+++ GIVEN DATA

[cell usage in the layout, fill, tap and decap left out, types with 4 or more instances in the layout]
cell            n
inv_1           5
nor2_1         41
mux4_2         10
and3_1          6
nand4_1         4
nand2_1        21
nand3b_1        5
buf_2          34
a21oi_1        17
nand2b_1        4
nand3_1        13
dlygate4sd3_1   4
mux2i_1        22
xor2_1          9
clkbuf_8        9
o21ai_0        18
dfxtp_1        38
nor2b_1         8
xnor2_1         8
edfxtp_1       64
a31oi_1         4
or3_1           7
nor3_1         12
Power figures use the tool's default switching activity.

++++++

Each record must be returned in full and exactly.

[cell usage in the layout, fill, tap and decap left out, types with 4 or more instances in the layout]
cell            n
inv_1           5
nor2_1         41
mux4_2         10
and3_1          6
nand4_1         4
nand2_1        21
nand3b_1        5
buf_2          34
a21oi_1        17
nand2b_1        4
nand3_1        13
dlygate4sd3_1   4
mux2i_1        22
xor2_1          9
clkbuf_8        9
o21ai_0        18
dfxtp_1        38
nor2b_1         8
xnor2_1         8
edfxtp_1       64
a31oi_1         4
or3_1           7
nor3_1         12
Power figures use the tool's default switching activity.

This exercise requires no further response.